Gwyn refused to be a part any longer. Something unusual once again crackled under her stippled, rankled skin.

"You're wrong, Elain. Your vision is wrong." She took two steps back towards the door. She needed to tell someone. Obtain assistance. This was not the sister Nesta often spoke of. Not the sweet, gentlest of the three sisters. One who would never provoke. Regardless of her faults and words now, Elain needed help. "Elain, I would never—never—harm Azriel. And I'm leaving here right now—but I'm not leaving Az."

Elain took a step closer, her serious gaze penetrating. "I'm sorry to hear that."

Gwyn became immobile suddenly.

"I truly don't want to hurt you, Gwyn. But I will if necessary." The Seer's eyes clouded over again, Gwyn's gaze meeting two cloudy pearls. "Even with your vow, the vision has not changed. It's your last chance to go on your own."

The redheaded Valkyrie held her ground, her skin prickling under the pressure of Elain's power.

"Why are you doing this, Elain?"

"Are you so willing to hurt him, Gwyn? Are you so selfish that you want to take that risk?" Elain scoffed, her face twisted in disgust.

"Every day is a risk, Elain. Every single day of our lives, especially Azriel's, there's danger. There's no promise of tomorrow. But I am no risk to Azriel. I swear to the Mother."

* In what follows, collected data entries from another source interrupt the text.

==> config.mk <==
export PLATFORM = sky130hd
export DESIGN_NAME = mult_hazard_control_unit_flat
export DESIGN_NICKNAME = d
export VERILOG_FILES = /design/src/rtl/mult_hazard_control_unit_if.sv /design/src/rtl/mult_hazard_control_unit.sv /design/src/flat_wrapper.sv
export SDC_FILE = /design/constraint.sdc
export NUM_CORES = 1
export LEC_CHECK = 0
export BUFFER_PORTS_ARGS = -buffer_cell sky130_fd_sc_hd__buf_2
export CAP_MARGIN = 20
export CORE_MARGIN = 4
export CORE_UTILIZATION = 41
export CTS_CLUSTER_DIAMETER = 60
export DETAILED_ROUTE_END_ITERATION = 10
export PLACE_DENSITY = 0.77
export SETUP_SLACK_MARGIN = 0.3
export SLEW_MARGIN = 40
export SYNTH_ARGS = -nofsm -noshare
export SYNTH_HDL_FRONTEND = slang
export SYNTH_SLANG_ARGS = --single-unit
==> constraint.sdc <==
create_clock -name clk -period 2.01 [get_ports clk]
set_input_delay 0.402 -clock clk [delete_from_list [all_inputs] [get_ports clk]]
set_output_delay 0.402 -clock clk [all_outputs]
set_load 0.1 [all_outputs]
==> src/rtl/mult_hazard_control_unit_if.sv <==
// ID-stage control bus: instruction fields in, datapath controls and MUL handshake out.
interface mult_hazard_control_unit_if;
  logic       instr_valid;
  logic [6:0] opcode;
  logic [6:0] funct7;
  logic       branch_taken;
  logic       flush_in;
  logic [1:0] alu_op;
  logic       reg_dst, branch, mem_read, mem_2_reg, mem_write, alu_src, reg_write, jump;
  logic       flush, mul_sel, mul_start, mul_done, stall, busy;

  modport master (
    output instr_valid, opcode, funct7, branch_taken, flush_in,
    input  alu_op, reg_dst, branch, mem_read, mem_2_reg, mem_write, alu_src, reg_write, jump,
    input  flush, mul_sel, mul_start, mul_done, stall, busy
  );

  modport slave (
    input  instr_valid, opcode, funct7, branch_taken, flush_in,
    output alu_op, reg_dst, branch, mem_read, mem_2_reg, mem_write, alu_src, reg_write, jump,
    output flush, mul_sel, mul_start, mul_done, stall, busy
  );
endinterface

==> src/rtl/mult_hazard_control_unit.sv <==
// Decode-stage control: opcode decode, branch/jump flush, and a MUL sequencer that
// holds the MUL in ID for MUL_LATENCY cycles while the multiplier runs.
module mult_hazard_control_unit #(
  parameter int MUL_LATENCY = 4,
  parameter int CNT_W       = 4,
  parameter bit ENABLE_MUL  = 1'b1
) (
  input  logic clk,
  input  logic arst_n,
  mult_hazard_control_unit_if.slave bus
);

  localparam logic [6:0] OP_R  = 7'b0110011;
  localparam logic [6:0] OP_I  = 7'b0010011;
  localparam logic [6:0] OP_BR = 7'b1100011;
  localparam logic [6:0] OP_J  = 7'b1101111;
  localparam logic [6:0] OP_LD = 7'b0000011;
  localparam logic [6:0] OP_ST = 7'b0100011;

  typedef enum logic {IDLE, BUSY} state_e;

  typedef struct packed {
    logic [1:0] alu_op;
    logic       alu_src;
    logic       mem_2_reg;
    logic       reg_write;
    logic       mem_read;
    logic       mem_write;
    logic       branch;
    logic       jump;
  } ctrl_t;

  state_e           state_q, state_d;
  logic [CNT_W-1:0] cnt_q, cnt_d;
  ctrl_t            dec, ctrl, mul_ctrl, bubble;
  logic             is_mul, live;
  logic             flush_d, sel_d, start_d, done_d, stall_d;

  always_comb begin
    dec        = '0;
    dec.alu_op = 2'b10;
    case (bus.opcode)
      OP_R:  dec.reg_write = 1'b1;
      OP_I:  begin dec.alu_op = 2'b00; dec.alu_src = 1'b1; dec.reg_write = 1'b1; end
      OP_BR: begin dec.alu_op = 2'b01; dec.branch = 1'b1; end
      OP_J:  begin dec.alu_op = 2'b00; dec.reg_write = 1'b1; dec.jump = 1'b1; end
      OP_LD: begin
        dec.alu_op = 2'b00; dec.alu_src = 1'b1; dec.mem_2_reg = 1'b1;
        dec.reg_write = 1'b1; dec.mem_read = 1'b1;
      end
      OP_ST: begin dec.alu_op = 2'b00; dec.alu_src = 1'b1; dec.mem_write = 1'b1; end
      default: ;
    endcase
  end

  // MUL controls are fixed: the frozen IF/ID means the opcode seen in BUSY is not trusted.
  always_comb begin
    mul_ctrl           = '0;
    mul_ctrl.alu_op    = 2'b10;
    mul_ctrl.reg_write = 1'b1;
    bubble             = mul_ctrl;
    bubble.reg_write   = 1'b0;
  end

  assign is_mul = ENABLE_MUL && (bus.opcode == OP_R) && (bus.funct7 == 7'b0000001);
  assign live   = arst_n && bus.instr_valid && !bus.flush_in;

  always_comb begin
    state_d = state_q;
    cnt_d   = cnt_q;
    ctrl    = '0;
    flush_d = 1'b0;
    sel_d   = 1'b0;
    start_d = 1'b0;
    done_d  = 1'b0;
    stall_d = 1'b0;
    case (state_q)
      IDLE: begin
        if (live) begin
          if (is_mul) begin
            start_d = 1'b1;
            if (MUL_LATENCY == 1) begin
              ctrl   = mul_ctrl;
              sel_d  = 1'b1;
              done_d = 1'b1;
            end else begin
              ctrl    = bubble;
              stall_d = 1'b1;
              state_d = BUSY;
              cnt_d   = CNT_W'(MUL_LATENCY - 1);
            end
          end else begin
            ctrl    = dec;
            flush_d = (dec.branch && bus.branch_taken) || dec.jump;
          end
        end
      end
      BUSY: begin
        if (arst_n && bus.flush_in) begin
          state_d = IDLE;
          cnt_d   = '0;
        end else if (live) begin
          if (cnt_q > CNT_W'(1)) begin
            ctrl    = bubble;
            stall_d = 1'b1;
            cnt_d   = cnt_q - CNT_W'(1);
          end else begin
            ctrl    = mul_ctrl;
            sel_d   = 1'b1;
            done_d  = 1'b1;
            state_d = IDLE;
            cnt_d   = '0;
          end
        end
      end
      default: begin
        state_d = IDLE;
        cnt_d   = '0;
      end
    endcase
  end

  always_ff @(posedge clk or negedge arst_n) begin
    if (!arst_n) begin
      state_q <= IDLE;
      cnt_q   <= '0;
    end else begin
      state_q <= state_d;
      cnt_q   <= cnt_d;
    end
  end

  assign bus.alu_op    = ctrl.alu_op;
  assign bus.reg_dst   = 1'b0;
  assign bus.branch    = ctrl.branch;
  assign bus.mem_read  = ctrl.mem_read;
  assign bus.mem_2_reg = ctrl.mem_2_reg;
  assign bus.mem_write = ctrl.mem_write;
  assign bus.alu_src   = ctrl.alu_src;
  assign bus.reg_write = ctrl.reg_write;
  assign bus.jump      = ctrl.jump;
  assign bus.flush     = flush_d;
  assign bus.mul_sel   = sel_d;
  assign bus.mul_start = start_d;
  assign bus.mul_done  = done_d;
  assign bus.stall     = stall_d;
  assign bus.busy      = (state_q == BUSY);

endmodule

==> src/flat_wrapper.sv <==
// flat-port wrapper written by rule: the top's interface ports become plain ports
module mult_hazard_control_unit_flat 
#(
  parameter int MUL_LATENCY = 4,
  parameter int CNT_W       = 4,
  parameter bit ENABLE_MUL  = 1'b1
)
  (clk, arst_n, bus_instr_valid, bus_opcode, bus_funct7, bus_branch_taken, bus_flush_in, bus_alu_op, bus_reg_dst, bus_branch, bus_mem_read, bus_mem_2_reg, bus_mem_write, bus_alu_src, bus_reg_write, bus_jump, bus_flush, bus_mul_sel, bus_mul_start, bus_mul_done, bus_stall, bus_busy);
  mult_hazard_control_unit_if bus_i ();
  input  logic clk;
  input  logic arst_n;
  input wire logic [$bits(bus_i.instr_valid)-1:0] bus_instr_valid;
  input wire logic [$bits(bus_i.opcode)-1:0] bus_opcode;
  input wire logic [$bits(bus_i.funct7)-1:0] bus_funct7;
  input wire logic [$bits(bus_i.branch_taken)-1:0] bus_branch_taken;
  input wire logic [$bits(bus_i.flush_in)-1:0] bus_flush_in;
  output wire logic [$bits(bus_i.alu_op)-1:0] bus_alu_op;
  output wire logic [$bits(bus_i.reg_dst)-1:0] bus_reg_dst;
  output wire logic [$bits(bus_i.branch)-1:0] bus_branch;
  output wire logic [$bits(bus_i.mem_read)-1:0] bus_mem_read;
  output wire logic [$bits(bus_i.mem_2_reg)-1:0] bus_mem_2_reg;
  output wire logic [$bits(bus_i.mem_write)-1:0] bus_mem_write;
  output wire logic [$bits(bus_i.alu_src)-1:0] bus_alu_src;
  output wire logic [$bits(bus_i.reg_write)-1:0] bus_reg_write;
  output wire logic [$bits(bus_i.jump)-1:0] bus_jump;
  output wire logic [$bits(bus_i.flush)-1:0] bus_flush;
  output wire logic [$bits(bus_i.mul_sel)-1:0] bus_mul_sel;
  output wire logic [$bits(bus_i.mul_start)-1:0] bus_mul_start;
  output wire logic [$bits(bus_i.mul_done)-1:0] bus_mul_done;
  output wire logic [$bits(bus_i.stall)-1:0] bus_stall;
  output wire logic [$bits(bus_i.busy)-1:0] bus_busy;
  assign bus_i.instr_valid = bus_instr_valid;
  assign bus_i.opcode = bus_opcode;
  assign bus_i.funct7 = bus_funct7;
  assign bus_i.branch_taken = bus_branch_taken;
  assign bus_i.flush_in = bus_flush_in;
  assign bus_alu_op = bus_i.alu_op;
  assign bus_reg_dst = bus_i.reg_dst;
  assign bus_branch = bus_i.branch;
  assign bus_mem_read = bus_i.mem_read;
  assign bus_mem_2_reg = bus_i.mem_2_reg;
  assign bus_mem_write = bus_i.mem_write;
  assign bus_alu_src = bus_i.alu_src;
  assign bus_reg_write = bus_i.reg_write;
  assign bus_jump = bus_i.jump;
  assign bus_flush = bus_i.flush;
  assign bus_mul_sel = bus_i.mul_sel;
  assign bus_mul_start = bus_i.mul_start;
  assign bus_mul_done = bus_i.mul_done;
  assign bus_stall = bus_i.stall;
  assign bus_busy = bus_i.busy;
  mult_hazard_control_unit #(.MUL_LATENCY(MUL_LATENCY), .CNT_W(CNT_W), .ENABLE_MUL(ENABLE_MUL)) u_core (.clk(clk), .arst_n(arst_n), .bus(bus_i));
endmodule
==> results.md, run 1 <==
- Run status: aborted with a tool error
- Failing step: clock tree synthesis
- Error message: [ERROR DPL-0033] detailed placement checks failed during check placement.
- Num ports: 35
- Post-Syn Instances: 76
- Mean post-synth cell area: 7.441 um^2
- Detailed-placement wirelength estimate: 1737 um
- Number of CTS-inserted buffers: 3
- Root buffer cell: clkbuf_4
- Flop and latch count out of synthesis: 5
- Maximum clock insertion buffer count: 2
- Post-CTS Setup Repair Bufs: 7
- Overall die height: 45.14 um
- Initial Utilization: 43.46%
- Count of standard-cell rows: 13
- Netlist cell types: 33
- Number of port buffers: 33
- Number of nets in the synthesized netlist: 97
- Post-cts resize count: 28
- Total clock sinks: 5
- H-tree depth: 1
- Combined area of all synthesized cells: 565.5 um^2
- Gp weighted congestion: 0.8933
- Horiz. Die Dim: 45.14 um
- Post-CTS Hold Buffers: 0
- Total of warnings raised by yosys: 0
- Part of the Yosys area used for sequential elements: 22.12%
==> cell usage after synthesis (all sizes together) <==
master | count | area, um^2
a21o | 1 | 8.760
dfrtp | 5 | 125.1
mux2 | 2 | 22.52
nor4b | 1 | 8.760
o32a | 1 | 10.01
nand2b | 1 | 6.260
nand2 | 8 | 30.03
and4 | 1 | 8.760
nand3b | 1 | 20.02
and3 | 1 | 6.260
nor2b | 1 | 6.260
buf | 5 | 37.54
or3 | 1 | 6.260
o21ai | 3 | 15.01
a21oi | 4 | 20.02
a31o | 1 | 8.760
nand4 | 4 | 25.02
nand3 | 2 | 10.01
o21bai | 1 | 7.510
o31ai | 1 | 7.510
ha | 2 | 25.02
a31oi | 1 | 6.260
or4 | 1 | 7.510
nor2 | 8 | 30.03
conb | 1 | 3.750
o211ai | 2 | 15.01
inv | 5 | 18.76
nor3 | 8 | 45.04
a32oi | 1 | 8.760
nand4b | 1 | 8.760
or2 | 1 | 6.260
==> cell families after synthesis <==
logic type                 share of synthesized area [%]
AOI/OAI and AO/OA                                  19.03
adders and majority gates                          4.424
buffers and inverters                              9.955
DFF                                                22.12
muxes                                              3.982
other                                             0.6631
and+or+nand+nor                                    39.83
==> per-stage QoR <==
stage	TNS [ns]	hold WS, ns	instance area (um^2)	worst slack (ns)	instances
2_1_floorplan	-5.678	0.1064	681.9	-0.6253	76
3_3_place_gp	0	0.3561	1072	0.05574	129
3_5_place_dp	-0.01559	0.3658	1072	-0.006952	129
==> run 2: changes to the inputs <==
--- a/config.mk
+++ b/config.mk
@@ -7,12 +7,10 @@
 export LEC_CHECK = 0
 export BUFFER_PORTS_ARGS = -buffer_cell sky130_fd_sc_hd__buf_2
 export CAP_MARGIN = 20
-export CORE_MARGIN = 4
-export CORE_UTILIZATION = 41
-export CTS_CLUSTER_DIAMETER = 60
+export CORE_AREA = 4 4 65 67
 export DETAILED_ROUTE_END_ITERATION = 10
-export PLACE_DENSITY = 0.77
-export SETUP_SLACK_MARGIN = 0.3
+export DIE_AREA = 0 0 69 71
+export PLACE_DENSITY_LB_ADDON = 0.15
 export SLEW_MARGIN = 40
 export SYNTH_ARGS = -nofsm -noshare
 export SYNTH_HDL_FRONTEND = slang
==> run 2 against run 1 <==
Against the previous run: synthesized cell count did not move; the flow now finishes, with violations (setup timing); synthesized area unchanged.
==> results.md, run 2 <==
- Worst-case hold slack: 0.1303 ns
- Layout overhead on the synthesized area: 140.5%
- Placed Cells incl. Taps: 168
- Fin cells: 179
- Via-to-Cell Ratio: 4.430
- Number of CTS-inserted buffers: 3
- Ranking of synthesized cells by area: dfrtp_1, buf_4, nor3_1
- P_int: 369.9 uW
- Achievable frequency: 0.4801 GHz
- Switching Power: 189.7 uW
- Clock latency of the later-clocked register in the worst-skew pair: 0.23 ns
- Maximum clock insertion buffer count: 2
- Period utilization: 103.6%
- Critical-path top delay cell: dfrtp_1
- Average detailed-routed wire length per instance: 12.52 um
- Core utilization of the finished layout: 37.43%
- Mean post-synth cell area: 7.441 um^2
- Count of standard-cell rows: 22
- Unrepaired setup endpoints after global routing: yes
- Top_reg_cell synth: dfrtp_1
- CP peak stage delay: 0.38 ns
- Share of Yosys cell area claimed by the top area cell type: 22.12%
- Antenna violations before repair: 0
- Switching Fraction: 33.90%
- Gp weighted congestion: 0.8085
- Tot Pwr: 559.6 uW
- Post-Place Setup Slack: -0.008572 ns
- Most common library cell in the layout ignoring fill and taps: buf_4
- Drt first-iter violations: 13
- Total vias in the final route: 793
- Hold/Removal Path Class: in2async
- Global-route wire length before repair: 3753 um
- Worst VDD drop: 168.6 uV
- Post-Syn Instances: 76
- DRC: 0
- Count of nets after finishing: 153
- Combined area of all synthesized cells: 565.5 um^2
- Power share of the clock group: 34.8%
- Total of warnings raised by yosys: 0
- CTS tree: done
- Flop and latch count out of synthesis: 5
- Router iterations before antenna repair: 4
- Detailed-placement wirelength estimate: 1761 um
- GR met3 Demand/Resource: 3.409%
- Setup ws final: -0.07290 ns
- Final min period: 2.083 ns
- Leak pwr: 0.0005488 uW
- Setup skew after layout: 0.006441 ns
- Most numerous cell types in the synthesized netlist: nand2_1, nor2_1, nor3_1
- Largest area contributor in the netlist: dfrtp_1
- H-tree depth: 1
- Violated checks: setup timing
- Overall track demand over capacity in global routing: 9.289%
- Root buffer cell: clkbuf_8
- Antenna diode instance count: 0
- Register bank with the most flops: u_core.cnt_q
- Share of cells above drive strength 1: 67.18%
- Required time reported for the critical path endpoint: 1.61 ns
- Met1 GRT Util: 10.48%
- Critical Path Source Type: flip-flop
- Crit-path max FO: 3
- Overall die height: 71 um
- Run status: finished, violations left
- Initial Utilization: 15.56%
- Horiz. Die Dim: 69 um
- Met2 layer usage reported by global route: 16.31%
- Busiest metal layer after global routing: met2
- Clock slew at the register clock pins of the worst setup and hold paths: 0.04 ns
- Post-CTS Hold Buffers: 0
- Most Frequent Cell on Critical Path: nor2_4
- Overall die area: 0.004899 mm^2
- Routed Wire Length: 2241 um
- Part of the total power dissipated in combinational logic: 39.9%
- Pin count of the biggest net entering global routing: 9
- Element type at the critical path end: output pin
- Data arrival, critical path: 1.68 ns
- Number of pins with negative max-slew slack in the final report: 0
- Number of max-cap violations: 0
- Hold Vio Cnt, Final: 0
- Number of port buffers: 33
- Number of nets in the synthesized netlist: 97
- GR Overflow Total: 0
- Part of the Yosys area used for sequential elements: 22.12%
- Crit-path cells: inv_2 -> ha_4 -> nor2_4 -> or3_4 -> nor2_4 -> buf_6 -> buf_12
- Power share of the sequential group: 25.3%
- Largest register FFs: 4
- Count of endpoints failing setup in the final report: 4
- Count of fill cells added during filler insertion: 384
- Total clock sinks: 5
- Power density of the placed cells: 411.4 mW/mm^2
- Core ar.: 0.003633 mm^2
- Async set-or-reset flop fraction in the synthesized netlist: 100.0%
- Netlist cell types: 33
- EDFF count, synth: 0
- Number of global-route vias before repair: 806
- Commonest cells after routing, fill and taps aside: buf_4, buf_2, buf_12
- Post-DRT Antenna Nets: 0
- Startpoint-to-endpoint class of the critical path: reg2out
- Num ports: 35
-- run 2: cell counts after synthesis --
No cell type changed its count.
-- run 2: area by class of cell --
| class | instances | area (um^2) | area share (%) |
|---|---|---|---|
| Inverter | 5 | 18.77 | 1.380 |
| Tap cell | 48 | 60.06 | 4.416 |
| Clock buffer | 4 | 45.04 | 3.312 |
| Timing Repair Buffer | 56 | 561.8 | 41.31 |
| Multi-Input combinational cell | 61 | 545.5 | 40.11 |
| Sequential cell | 5 | 128.9 | 9.476 |
-- run 2: logic make-up after synthesis --
group,share of synthesized area (%)
simple gates,39.83
compound gates,19.03
buf+inv,9.955
flops,22.12
mux,3.982
fa+ha+maj,4.424
other cells,0.6631
-- run 2: per-stage QoR --
| step | area (um^2) | TNS [ns] |
|---|---|---|
| 2_1_floorplan | 681.9 | -5.678 |
| 3_3_place_gp | 1159 | 0 |
| 3_5_place_dp | 1159 | -0.01701 |
| 4_1_cts | 1304 | -0.2211 |
| 5_1_grt | 1360 | -0.5529 |
| 6_report | 1360 | -0.2642 |
-- run 2: critical path, delay by kind of cell (launching register included) --
family	cells	cell delay (ns)
fa+ha+maj	1	0.16
buf+inv	3	0.41
simple gates	3	0.50
flops	1	0.38
-- run 2: what timing repair did --
| action | CTS | global route |
|---|---|---|
| hold endpoints to repair | 0 | 0 |
| setup endpoints to repair | 6 | 12 |
| buffers inserted | 5 | 2 |
| pin swaps | 2 | 1 |
| resized for setup | 13 | 8 |
-- run 2: power by group through the flow --
stage | combinational, uW | clock [uW] | sequential, uW
final | 223 | 195 | 142
after global routing | 240 | 207 | 144
after CTS | 195 | 198 | 138
after detailed placement | 151 | 0 | 138
after global placement | 150 | 0 | 138
after floorplan | 87.4 | 0 | 133
-- run 2: metal layers --
metal / part of all wire [%] / wire length [um]
met4: 0.62 / 14
met3: 5.8 / 131
met1: 43 / 969
met5: 0 / 0
met2: 50 / 1126
-- run 2: final timing paths --
check / cells after the start / startpoint / slack, ns / to
min in group clk: 2 / u_core.cnt_q[1]$_DFFE_PN0P_ / 0.61 / u_core.cnt_q[1]$_DFFE_PN0P_
worst max register to register: 7 / u_core.cnt_q[0]$_DFFE_PN0P_ / 0.34 / u_core.cnt_q[3]$_DFFE_PN0P_
worst max-delay path: 7 / u_core.cnt_q[1]$_DFFE_PN0P_ / -0.07 / bus_mul_sel
worst min-delay path: 2 / arst_n / 0.13 / u_core.cnt_q[3]$_DFFE_PN0P_
max in group asynchronous: 2 / arst_n / 1.73 / u_core.bus.busy$_DFF_PN0_
worst min register to register: 2 / u_core.cnt_q[1]$_DFFE_PN0P_ / 0.61 / u_core.cnt_q[1]$_DFFE_PN0P_
Note: power is estimated with default switching activity, not from simulation.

Elain's eyes cleared, her face falling. "I'm doing this for Azriel. I'm doing it for—"

Crash!

The splinters of wood and the resounding thud of the falling door stole their regard, and Gwyn was suddenly free of whatever was holding her in place.

Azriel and Lucien entered the townhouse and Gwyn sagged with relief when her eyes met her male's.

"Az." Only, it wasn't her mouth who uttered his name in a breathless sigh.

Gwyn pivoted to Elain and watched the bright, beguiling smile spread across the middle Archeron's face as she gazed at Azriel striding forward. And all of that fell as soon as she beheld his companion.

"Lucien," Elain said in a meek voice, eyes widening in surprise.

"Elain," he replied roughly, throat bobbing. "Are you all right?"

Gwyn glanced between the two, noting their silence was laden with a sentiment. Shadows swirling around his shoulders, Azriel made measured strides until he was between the two females. And as he reached for Gwyn's hand, Elain's head snapped in their direction.

"Don't, Az," Elain ordered. "Stay away from her."

Azriel's hand stalled, calloused fingertips glancing against her own. His head swiveled to the elegant Archeron.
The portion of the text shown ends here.